* **Information given**
═══
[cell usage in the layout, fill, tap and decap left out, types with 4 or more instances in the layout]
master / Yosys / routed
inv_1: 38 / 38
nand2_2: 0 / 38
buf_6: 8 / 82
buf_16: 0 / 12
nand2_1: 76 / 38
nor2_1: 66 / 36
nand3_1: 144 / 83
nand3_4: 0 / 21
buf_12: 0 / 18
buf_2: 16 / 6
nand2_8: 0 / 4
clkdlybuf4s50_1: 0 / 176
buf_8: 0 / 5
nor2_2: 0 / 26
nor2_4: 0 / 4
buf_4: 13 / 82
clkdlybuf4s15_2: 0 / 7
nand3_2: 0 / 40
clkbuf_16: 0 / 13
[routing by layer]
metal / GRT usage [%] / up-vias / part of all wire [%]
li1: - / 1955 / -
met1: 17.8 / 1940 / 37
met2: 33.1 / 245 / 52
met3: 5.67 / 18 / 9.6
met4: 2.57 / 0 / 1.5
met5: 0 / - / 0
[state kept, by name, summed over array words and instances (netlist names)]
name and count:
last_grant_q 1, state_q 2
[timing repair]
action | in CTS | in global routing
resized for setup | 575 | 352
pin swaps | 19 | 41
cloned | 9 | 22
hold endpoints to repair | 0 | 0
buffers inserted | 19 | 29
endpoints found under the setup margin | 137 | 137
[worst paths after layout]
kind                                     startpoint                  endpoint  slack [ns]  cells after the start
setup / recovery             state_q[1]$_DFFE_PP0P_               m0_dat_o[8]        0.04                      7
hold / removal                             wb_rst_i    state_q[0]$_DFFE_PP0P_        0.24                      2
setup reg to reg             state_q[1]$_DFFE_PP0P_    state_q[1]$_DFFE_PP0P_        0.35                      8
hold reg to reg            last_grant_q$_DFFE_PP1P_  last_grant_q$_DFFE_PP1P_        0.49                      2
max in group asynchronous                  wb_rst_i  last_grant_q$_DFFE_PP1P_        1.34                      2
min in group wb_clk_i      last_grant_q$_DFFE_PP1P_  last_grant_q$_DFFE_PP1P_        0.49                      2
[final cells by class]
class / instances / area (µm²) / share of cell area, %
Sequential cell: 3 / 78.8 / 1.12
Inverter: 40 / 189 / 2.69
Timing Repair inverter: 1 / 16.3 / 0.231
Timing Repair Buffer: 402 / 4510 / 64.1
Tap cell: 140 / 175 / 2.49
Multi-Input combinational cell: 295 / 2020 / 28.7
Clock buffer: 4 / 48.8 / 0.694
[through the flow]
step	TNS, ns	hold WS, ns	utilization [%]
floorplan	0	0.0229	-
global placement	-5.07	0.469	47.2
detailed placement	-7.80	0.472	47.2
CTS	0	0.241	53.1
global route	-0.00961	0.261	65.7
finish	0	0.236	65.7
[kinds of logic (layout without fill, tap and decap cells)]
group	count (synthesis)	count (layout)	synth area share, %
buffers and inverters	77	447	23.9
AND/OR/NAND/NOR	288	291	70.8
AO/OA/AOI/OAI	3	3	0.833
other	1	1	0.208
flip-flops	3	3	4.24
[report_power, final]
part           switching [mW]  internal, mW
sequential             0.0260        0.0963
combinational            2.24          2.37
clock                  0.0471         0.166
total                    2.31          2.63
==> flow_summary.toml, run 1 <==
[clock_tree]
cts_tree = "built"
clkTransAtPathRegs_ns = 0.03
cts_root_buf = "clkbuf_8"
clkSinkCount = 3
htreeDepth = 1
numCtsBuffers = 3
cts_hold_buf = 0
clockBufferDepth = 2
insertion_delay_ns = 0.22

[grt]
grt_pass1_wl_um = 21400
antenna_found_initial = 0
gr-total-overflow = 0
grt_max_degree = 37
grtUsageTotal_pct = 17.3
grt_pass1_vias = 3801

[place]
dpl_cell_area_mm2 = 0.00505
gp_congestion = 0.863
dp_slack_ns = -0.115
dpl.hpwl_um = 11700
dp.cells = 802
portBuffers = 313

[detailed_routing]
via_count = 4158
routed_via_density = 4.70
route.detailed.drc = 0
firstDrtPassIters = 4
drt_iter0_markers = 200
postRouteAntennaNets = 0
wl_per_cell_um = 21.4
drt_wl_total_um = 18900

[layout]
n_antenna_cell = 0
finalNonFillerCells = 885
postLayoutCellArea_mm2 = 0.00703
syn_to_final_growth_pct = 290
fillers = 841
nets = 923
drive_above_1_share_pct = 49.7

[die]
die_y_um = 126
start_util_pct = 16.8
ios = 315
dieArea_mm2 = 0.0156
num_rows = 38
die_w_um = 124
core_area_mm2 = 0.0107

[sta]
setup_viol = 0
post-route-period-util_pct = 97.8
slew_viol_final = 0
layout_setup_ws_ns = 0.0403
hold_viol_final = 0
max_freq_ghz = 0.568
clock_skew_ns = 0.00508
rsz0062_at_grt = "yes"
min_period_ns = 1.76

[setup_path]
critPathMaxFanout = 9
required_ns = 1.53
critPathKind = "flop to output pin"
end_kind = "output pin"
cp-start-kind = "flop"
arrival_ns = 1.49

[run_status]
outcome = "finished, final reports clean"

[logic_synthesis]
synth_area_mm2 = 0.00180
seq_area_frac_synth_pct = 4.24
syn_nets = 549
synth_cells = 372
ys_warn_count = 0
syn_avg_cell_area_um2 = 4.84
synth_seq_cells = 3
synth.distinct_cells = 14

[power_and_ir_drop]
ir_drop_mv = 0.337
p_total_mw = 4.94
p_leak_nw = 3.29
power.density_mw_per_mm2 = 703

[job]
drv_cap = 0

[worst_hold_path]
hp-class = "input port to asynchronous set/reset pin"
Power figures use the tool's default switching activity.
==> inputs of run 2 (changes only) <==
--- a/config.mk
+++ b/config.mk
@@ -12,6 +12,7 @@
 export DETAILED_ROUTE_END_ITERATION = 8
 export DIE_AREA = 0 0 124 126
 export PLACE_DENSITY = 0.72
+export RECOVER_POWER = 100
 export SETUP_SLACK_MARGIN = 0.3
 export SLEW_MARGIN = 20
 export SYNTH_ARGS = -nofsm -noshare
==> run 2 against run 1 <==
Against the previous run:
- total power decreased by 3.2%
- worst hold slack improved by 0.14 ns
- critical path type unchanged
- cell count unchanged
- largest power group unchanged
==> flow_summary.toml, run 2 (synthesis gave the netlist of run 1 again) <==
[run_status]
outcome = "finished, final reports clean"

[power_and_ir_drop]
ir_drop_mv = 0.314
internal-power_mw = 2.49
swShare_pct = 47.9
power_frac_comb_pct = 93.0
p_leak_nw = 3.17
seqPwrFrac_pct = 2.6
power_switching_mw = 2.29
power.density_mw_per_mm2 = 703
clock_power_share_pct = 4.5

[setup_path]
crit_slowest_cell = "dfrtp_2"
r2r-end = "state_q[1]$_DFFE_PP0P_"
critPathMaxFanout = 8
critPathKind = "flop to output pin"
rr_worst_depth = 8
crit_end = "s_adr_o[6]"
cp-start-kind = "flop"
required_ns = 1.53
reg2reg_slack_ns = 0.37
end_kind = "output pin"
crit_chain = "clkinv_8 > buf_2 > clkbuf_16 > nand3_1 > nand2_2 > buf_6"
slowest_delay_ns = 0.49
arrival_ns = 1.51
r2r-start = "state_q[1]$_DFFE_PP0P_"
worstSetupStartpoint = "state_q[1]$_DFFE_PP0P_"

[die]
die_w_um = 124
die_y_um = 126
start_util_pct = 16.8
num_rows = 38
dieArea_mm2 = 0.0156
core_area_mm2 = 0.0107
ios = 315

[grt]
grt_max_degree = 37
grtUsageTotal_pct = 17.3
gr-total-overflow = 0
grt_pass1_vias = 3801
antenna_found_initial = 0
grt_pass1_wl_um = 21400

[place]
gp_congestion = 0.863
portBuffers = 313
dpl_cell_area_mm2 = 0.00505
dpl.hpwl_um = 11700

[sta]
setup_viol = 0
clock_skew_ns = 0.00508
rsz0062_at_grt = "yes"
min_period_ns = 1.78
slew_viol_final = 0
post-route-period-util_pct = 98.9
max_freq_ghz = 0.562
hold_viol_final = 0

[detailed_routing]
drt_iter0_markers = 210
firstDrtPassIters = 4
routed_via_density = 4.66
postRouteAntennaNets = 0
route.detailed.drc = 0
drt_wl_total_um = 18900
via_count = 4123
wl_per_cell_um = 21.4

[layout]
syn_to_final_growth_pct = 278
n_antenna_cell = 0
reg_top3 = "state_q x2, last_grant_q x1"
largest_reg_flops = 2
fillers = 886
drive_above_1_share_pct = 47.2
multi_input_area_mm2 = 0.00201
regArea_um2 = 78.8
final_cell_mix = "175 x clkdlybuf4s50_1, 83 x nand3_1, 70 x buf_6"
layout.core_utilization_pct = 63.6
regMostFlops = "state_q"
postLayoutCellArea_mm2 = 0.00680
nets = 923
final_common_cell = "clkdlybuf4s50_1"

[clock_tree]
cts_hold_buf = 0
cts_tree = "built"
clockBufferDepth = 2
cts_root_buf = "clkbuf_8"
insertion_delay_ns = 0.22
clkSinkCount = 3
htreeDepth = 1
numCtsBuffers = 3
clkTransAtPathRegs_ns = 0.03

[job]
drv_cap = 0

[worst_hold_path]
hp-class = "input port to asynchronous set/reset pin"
═══
* **Assignment**
From the first line of the material above down to the line with "hold / removal", output each line exactly; include both of those lines and add no others.

* **Finished task**
[cell usage in the layout, fill, tap and decap left out, types with 4 or more instances in the layout]
master / Yosys / routed
inv_1: 38 / 38
nand2_2: 0 / 38
buf_6: 8 / 82
buf_16: 0 / 12
nand2_1: 76 / 38
nor2_1: 66 / 36
nand3_1: 144 / 83
nand3_4: 0 / 21
buf_12: 0 / 18
buf_2: 16 / 6
nand2_8: 0 / 4
clkdlybuf4s50_1: 0 / 176
buf_8: 0 / 5
nor2_2: 0 / 26
nor2_4: 0 / 4
buf_4: 13 / 82
clkdlybuf4s15_2: 0 / 7
nand3_2: 0 / 40
clkbuf_16: 0 / 13
[routing by layer]
metal / GRT usage [%] / up-vias / part of all wire [%]
li1: - / 1955 / -
met1: 17.8 / 1940 / 37
met2: 33.1 / 245 / 52
met3: 5.67 / 18 / 9.6
met4: 2.57 / 0 / 1.5
met5: 0 / - / 0
[state kept, by name, summed over array words and instances (netlist names)]
name and count:
last_grant_q 1, state_q 2
[timing repair]
action | in CTS | in global routing
resized for setup | 575 | 352
pin swaps | 19 | 41
cloned | 9 | 22
hold endpoints to repair | 0 | 0
buffers inserted | 19 | 29
endpoints found under the setup margin | 137 | 137
[worst paths after layout]
kind                                     startpoint                  endpoint  slack [ns]  cells after the start
setup / recovery             state_q[1]$_DFFE_PP0P_               m0_dat_o[8]        0.04                      7
hold / removal                             wb_rst_i    state_q[0]$_DFFE_PP0P_        0.24                      2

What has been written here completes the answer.